I then jumped on-line for some post-match reaction, and was suddenly faced with the news that Adam Stansfield had lost his battle against cancer, and football didn't really matter anymore.
Ask anyone that had the pleasure of meeting Adam and they'll all say the same thing - he was a thoroughly nice guy. In the sporting world of massive egos - at every level - Adam was a throwback. He had time for everyone, and didn't feel as if he was owed anything. Instead he worked hard for every single minute of his playing career.
He had entered the professional game late and, because of that, he seemed to cherish every moment of doing something he loved. I had the pleasure of watching him on a number of occasions, and what he lacked in talent he more than made up for in passion and humility.
I remember Exeter making the trip to Swindon at the back end of last season, on a Monday evening, and it was the first game after Stanno had been diagnosed.

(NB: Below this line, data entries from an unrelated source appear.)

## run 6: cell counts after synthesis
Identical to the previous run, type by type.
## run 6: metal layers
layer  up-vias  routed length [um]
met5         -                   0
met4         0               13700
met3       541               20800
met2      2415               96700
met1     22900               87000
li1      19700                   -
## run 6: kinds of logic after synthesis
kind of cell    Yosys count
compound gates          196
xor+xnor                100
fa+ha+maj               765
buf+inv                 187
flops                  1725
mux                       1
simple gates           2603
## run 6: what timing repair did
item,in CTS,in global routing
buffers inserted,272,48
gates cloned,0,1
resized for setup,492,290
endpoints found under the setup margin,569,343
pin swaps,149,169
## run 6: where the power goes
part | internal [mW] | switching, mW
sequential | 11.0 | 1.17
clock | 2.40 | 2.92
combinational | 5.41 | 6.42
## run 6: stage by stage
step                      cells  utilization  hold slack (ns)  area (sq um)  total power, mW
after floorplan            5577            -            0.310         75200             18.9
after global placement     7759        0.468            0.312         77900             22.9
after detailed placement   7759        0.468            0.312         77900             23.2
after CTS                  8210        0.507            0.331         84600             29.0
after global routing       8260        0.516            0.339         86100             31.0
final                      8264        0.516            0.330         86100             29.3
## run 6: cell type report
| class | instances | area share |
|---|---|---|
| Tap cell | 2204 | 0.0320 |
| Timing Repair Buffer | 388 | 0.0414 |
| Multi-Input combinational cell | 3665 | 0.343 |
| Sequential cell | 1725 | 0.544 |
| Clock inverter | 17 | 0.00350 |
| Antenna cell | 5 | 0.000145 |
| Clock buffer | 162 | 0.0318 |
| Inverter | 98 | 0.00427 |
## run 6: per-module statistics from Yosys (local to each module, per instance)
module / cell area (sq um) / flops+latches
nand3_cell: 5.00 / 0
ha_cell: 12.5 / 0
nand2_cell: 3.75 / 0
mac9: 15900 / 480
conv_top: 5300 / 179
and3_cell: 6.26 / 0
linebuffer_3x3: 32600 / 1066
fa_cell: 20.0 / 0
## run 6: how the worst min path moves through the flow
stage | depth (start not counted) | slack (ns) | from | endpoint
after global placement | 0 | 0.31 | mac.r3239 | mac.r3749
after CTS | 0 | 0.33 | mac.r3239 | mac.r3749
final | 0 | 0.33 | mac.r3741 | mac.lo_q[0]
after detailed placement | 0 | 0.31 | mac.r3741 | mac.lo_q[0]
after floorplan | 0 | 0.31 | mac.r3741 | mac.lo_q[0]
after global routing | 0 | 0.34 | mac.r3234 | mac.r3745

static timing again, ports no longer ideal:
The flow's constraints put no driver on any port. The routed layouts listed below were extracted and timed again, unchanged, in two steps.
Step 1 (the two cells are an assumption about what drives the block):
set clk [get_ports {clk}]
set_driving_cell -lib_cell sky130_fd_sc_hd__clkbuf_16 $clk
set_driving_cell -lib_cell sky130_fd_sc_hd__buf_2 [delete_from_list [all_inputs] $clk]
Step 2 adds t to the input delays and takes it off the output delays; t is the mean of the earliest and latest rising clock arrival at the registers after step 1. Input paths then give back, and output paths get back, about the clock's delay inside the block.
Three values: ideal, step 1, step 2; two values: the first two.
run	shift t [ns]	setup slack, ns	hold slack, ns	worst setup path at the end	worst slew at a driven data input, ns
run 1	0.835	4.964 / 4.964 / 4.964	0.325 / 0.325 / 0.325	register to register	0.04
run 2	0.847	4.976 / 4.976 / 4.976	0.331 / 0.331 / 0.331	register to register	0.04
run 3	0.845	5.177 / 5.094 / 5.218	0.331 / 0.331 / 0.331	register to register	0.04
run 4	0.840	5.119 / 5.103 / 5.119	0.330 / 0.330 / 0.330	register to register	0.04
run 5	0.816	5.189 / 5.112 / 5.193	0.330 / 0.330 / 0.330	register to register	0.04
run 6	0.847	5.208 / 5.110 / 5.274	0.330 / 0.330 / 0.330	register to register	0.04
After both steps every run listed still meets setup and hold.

The party line then was that he hoped to be fit for the new season following an operation, and that the diagnosis was positive. He even turned up for pre-season training in July, which summed up his character.
However, his condition deteriorated quickly, making his passing even more tragic. A measure of the man could be seen across the West Country in the days following his death, with fans from his former clubs Yeovil and Hereford mourning his passing while messages of condolence have flooded in from across the game.
On Saturday afternoon, both clubs paid tribute to their former striker, while Exeter postponed their scheduled fixture as a mark of respect.
Adam was just 31, and leaves wife Marie and three young children. He will be sorely missed by everyone connected to Exeter City and the wider West Country footballing community.
Tragically, Adam was not the only man connected to lower league football to pass away last week. Southampton owner Markus Liebherr died suddenly of reported natural causes, leaving everyone at St. Mary's devastated.
Liebherr bought the club last summer and saw his new side lift the Johnstone's Paint Trophy in his first season at the helm. I’m sure his legacy will be there for all to see on the South coast over the coming seasons.